It is considered that there is a sufficient margin for improvements in the fuels used, in the technology applied for the analysis, and the incorporation of technologies in the use of renewable energies, as well as intelligent planning of routes and volumes, with the aim of contributing to the efficiency of logistics without departing from the objectives of conservation and improvement of ecosystems, and promoting the use of these models by companies, committing them to change.

Based on the health crisis due to the pandemic, we consider that we are at a good time to extract data that allows us to compare a pre-pandemic situation with high mobility, and a situation during the pandemic with reduced or limited mobility. The above would allow studying the variation of three elements such as:

1. Maritime traffic between the largest global terminals.

2. NO2, CO2 and SO2 emissions to the atmosphere.

3. Winds in height and mobility of air masses at a global level.

And from this, generate relevant information to extract data that allows creating a predictive model of:

1. Improvement of maritime routes.

2. Strengthening of the most used routes, with the understanding that according to the Paretto principle, 80% of the pollution produced by ships is generated by 20% of the movements (large vessels and terminals).

3. Inclusion of renewable energies and greener fuels in ship propulsion technologies.
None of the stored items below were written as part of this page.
Source: an optimization exercise on an open RTL-to-GDS flow (aim: small area, a short achievable clock period and few clock cycles per item). Production flows keep margins and buffers that such runs may drop.
Function was not checked in any run shown here: the RTL went through the layout flow alone.

--- flow/config.mk ---
export PLATFORM = sky130hd
export DESIGN_NAME = link_force_sequencer
export DESIGN_NICKNAME = link_force_sequencer
export VERILOG_FILES = /design/flow/design.v
export SDC_FILE = /design/flow/constraint.sdc
export NUM_CORES = 4
export LEC_CHECK = 0
export CAP_MARGIN = 20
export CORE_MARGIN = 2
export CORE_UTILIZATION = 40
export SETUP_SLACK_MARGIN = 4.4
export SLEW_MARGIN = 20
--- flow/constraint.sdc ---
create_clock -name core_clock -period 8.0 [get_ports {clk}]
set_input_delay 1.6000 -clock core_clock [delete_from_list [all_inputs] [get_ports {clk}]]
set_output_delay 1.6000 -clock core_clock [all_outputs]
set_load 0.01 [all_outputs]
--- flow/design.v ---
package mi_pipeline_pkg;
  localparam int SIZE       = 27;
  localparam int ADDR_WIDTH = 4;
  localparam int LINK_WIDTH = 4;
  localparam int K_WIDTH    = 18;
  localparam int FRAC       = 16;
  localparam int CS_LO      = 8;
endpackage
module link_table #(
  parameter int LINK_WIDTH = 4,
  parameter int ADDR_WIDTH = 4,
  parameter int K_WIDTH    = 18
) (
  input  logic                        clk,
  input  logic                        rst_n,
  input  logic                        we,
  input  logic [LINK_WIDTH-1:0]       waddr,
  input  logic [ADDR_WIDTH-1:0]       wmass_a,
  input  logic [ADDR_WIDTH-1:0]       wmass_b,
  input  logic signed [K_WIDTH-1:0]   wk,
  input  logic [LINK_WIDTH-1:0]       raddr,
  output logic                        rvalid,
  output logic signed [K_WIDTH-1:0]   rk,
  input  logic [LINK_WIDTH-1:0]       paddr,
  output logic [2*ADDR_WIDTH-1:0]     pmass
);
  localparam int DEPTH = 1 << LINK_WIDTH;
  logic [DEPTH-1:0]        vld;
  logic [2*ADDR_WIDTH-1:0] m_mem [DEPTH];
  logic [K_WIDTH-1:0]      k_mem [DEPTH];
  always_ff @(posedge clk or negedge rst_n) begin
    if (!rst_n)
      vld <= '0;
    else if (we)
      vld[waddr] <= 1'b1;
  end
  always_ff @(posedge clk) begin
    if (we) begin
      m_mem[waddr] <= {wmass_a, wmass_b};
      k_mem[waddr] <= wk;
    end
  end
  assign rvalid = vld[raddr];
  assign rk     = vld[raddr] ? k_mem[raddr] : '0;
  assign pmass  = m_mem[paddr];
endmodule
module link_force_sequencer #(
  parameter int SIZE       = mi_pipeline_pkg::SIZE,
  parameter int ADDR_WIDTH = mi_pipeline_pkg::ADDR_WIDTH,
  parameter int LINK_WIDTH = mi_pipeline_pkg::LINK_WIDTH,
  parameter int K_WIDTH    = mi_pipeline_pkg::K_WIDTH,
  parameter int FRAC       = mi_pipeline_pkg::FRAC
) (
  input  logic                      clk,
  input  logic                      rst_n,
  input  logic                      start,
  input  logic [LINK_WIDTH:0]       n_links,
  input  logic                      cfg_we,
  input  logic [LINK_WIDTH-1:0]     cfg_addr,
  input  logic [ADDR_WIDTH-1:0]     cfg_mass_a,
  input  logic [ADDR_WIDTH-1:0]     cfg_mass_b,
  input  logic signed [K_WIDTH-1:0] cfg_k,
  output logic [ADDR_WIDTH-1:0]     r_addr_q1,
  output logic [ADDR_WIDTH-1:0]     r_addr_q2,
  input  logic signed [SIZE-1:0]    q1,
  input  logic signed [SIZE-1:0]    q2,
  output logic                      out_valid,
  input  logic                      out_ready,
  output logic [ADDR_WIDTH-1:0]     out_mass_a,
  output logic [ADDR_WIDTH-1:0]     out_mass_b,
  output logic signed [SIZE-1:0]    out_force,
  output logic                      busy,
  output logic                      done
);
  localparam int PW = SIZE + 1 + K_WIDTH;   
  localparam int HW = PW - FRAC;            
  localparam int ND = K_WIDTH / 2;          
  localparam int LO = mi_pipeline_pkg::CS_LO;
  logic                  active;    
  logic                  zdone;     
  logic                  iss;       
  logic [LINK_WIDTH-1:0] idx;       
  logic [LINK_WIDTH-1:0] idx_d;
  logic [LINK_WIDTH-1:0] ntx;       
  logic [LINK_WIDTH-1:0] last;      
  logic                  stall;
  logic                  xfer;
  logic                  issue;
  logic                  fin;
  logic                  start_go;
  logic                  we;
  logic                         t_valid;
  logic        [K_WIDTH-1:0]    t_k;
  logic [2*ADDR_WIDTH-1:0]      t_m;
  logic [2*ADDR_WIDTH-1:0]      pm;       
  logic [K_WIDTH:0] kx;
  logic [ND-1:0]    b_one;
  logic [ND-1:0]    b_two;
  logic [ND-1:0]    b_neg;
  logic                         s1_valid;
  logic        [SIZE:0]         s1_diff;
  logic [ND-1:0]                s1_one;
  logic [ND-1:0]                s1_two;
  logic [ND-1:0]                s1_neg;
  logic [2*ADDR_WIDTH-1:0]      s1_m;
  logic [PW-1:LO] cs_s;
  logic [PW-1:LO] cs_c;
  logic           cs_cl;
  logic                         s2_valid;
  logic [PW-1:LO]               s2_s;
  logic [PW-1:LO]               s2_c;
  logic                         s2_cl;
  logic [2*ADDR_WIDTH-1:0]      s2_m;
  logic [PW-1:LO]         prod;
  logic [HW-1:0]          hi;
  logic [SIZE-1:0]        force_d;
  assign stall    = out_valid & ~out_ready;
  assign xfer     = out_valid & out_ready;
  assign fin      = xfer & (ntx == last);
  assign done     = fin | zdone;
  assign busy     = active & ~fin;
  assign start_go = start & ~active & (n_links != '0);
  assign issue    = start_go | iss;
  assign we       = cfg_we & ~active;
  always_comb begin
    if (fin)
      idx_d = '0;
    else if (stall)
      idx_d = ntx + 1'b1;
    else if (issue)
      idx_d = idx + 1'b1;
    else
      idx_d = idx;
  end
  link_table #(
    .LINK_WIDTH (LINK_WIDTH),
    .ADDR_WIDTH (ADDR_WIDTH),
    .K_WIDTH    (K_WIDTH)
  ) u_table (
    .clk     (clk),
    .rst_n   (rst_n),
    .we      (we),
    .waddr   (cfg_addr),
    .wmass_a (cfg_mass_a),
    .wmass_b (cfg_mass_b),
    .wk      (cfg_k),
    .raddr   (idx),
    .rvalid  (t_valid),
    .rk      (t_k),
    .paddr   (idx_d),
    .pmass   (t_m)
  );
  always_ff @(posedge clk) begin
    if (we && cfg_addr == idx_d)
      pm <= {cfg_mass_a, cfg_mass_b};
    else
      pm <= t_m;
  end
  assign {r_addr_q1, r_addr_q2} = pm;
  always_ff @(posedge clk or negedge rst_n) begin
    if (!rst_n) begin
      active   <= 1'b0;
      zdone    <= 1'b0;
      iss      <= 1'b0;
      idx      <= '0;
      ntx      <= '0;
      last     <= '0;
      s1_valid <= 1'b0;
      s2_valid <= 1'b0;
    end else begin
      zdone <= start & ~active & (n_links == '0);
      idx   <= idx_d;
      if (start_go) begin
        active <= 1'b1;
        last   <= LINK_WIDTH'(n_links - 1'b1);
      end else if (fin) begin
        active <= 1'b0;
      end
      if (fin) begin
        ntx <= '0;
        iss <= 1'b0;
      end else if (stall) begin
        iss      <= (ntx != last);
        s1_valid <= 1'b0;
        s2_valid <= 1'b0;
      end else begin
        if (xfer)
          ntx <= ntx + 1'b1;
        s1_valid <= issue;
        s2_valid <= s1_valid;
        if (issue)
          iss <= start_go ? (n_links > 5'd1) : (idx != last);
      end
    end
  end
  assign kx = {t_k, 1'b0};
  always_comb begin
    for (int j = 0; j < ND; j++) begin
      b_one[j] = kx[2*j+1] ^ kx[2*j];
      b_two[j] = (kx[2*j+2] & ~kx[2*j+1] & ~kx[2*j]) | (~kx[2*j+2] & kx[2*j+1] & kx[2*j]);
      b_neg[j] = kx[2*j+2];
    end
  end
  always_ff @(posedge clk) begin
    s1_diff <= {q2[SIZE-1], q2} - {q1[SIZE-1], q1};
    s1_one  <= b_one;
    s1_two  <= b_two;
    s1_neg  <= b_neg;
    s1_m    <= t_valid ? pm : '0;
  end
  lfs_booth_csa u_mul (
    .diff  (s1_diff),
    .b_one (s1_one),
    .b_two (s1_two),
    .b_neg (s1_neg),
    .s_hi  (cs_s),
    .c_hi  (cs_c),
    .c_lo  (cs_cl)
  );
  always_ff @(posedge clk) begin
    s2_s  <= cs_s;
    s2_c  <= cs_c;
    s2_cl <= cs_cl;
    s2_m  <= s1_m;
  end
  assign prod = s2_s + s2_c + (PW-LO)'(s2_cl);
  assign hi   = prod[PW-1:FRAC];
  always_comb begin
    if (hi[HW-1:SIZE-1] != '0 && hi[HW-1:SIZE-1] != '1)
      force_d = hi[HW-1] ? {1'b1, {(SIZE-1){1'b0}}} : {1'b0, {(SIZE-1){1'b1}}};
    else
      force_d = hi[SIZE-1:0];
  end
  always_ff @(posedge clk or negedge rst_n) begin
    if (!rst_n)
      out_valid <= 1'b0;
    else if (!stall)
      out_valid <= s2_valid & ~fin;
  end
  always_ff @(posedge clk) begin
    if (!stall) begin
      {out_mass_a, out_mass_b} <= s2_m;
      out_force                <= force_d;
    end
  end
endmodule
4. Design of ships according to the routes they serve, with better technology and more environmentally friendly.

5. Use the information to create predictive models that improve decision-making on when and where to locate ships, based not only on supply and demand, but also by adding data from air mass movement forecasts and the distribution of air mass movements. gases emitted into the atmosphere, in order to minimize the massive impact on specific areas.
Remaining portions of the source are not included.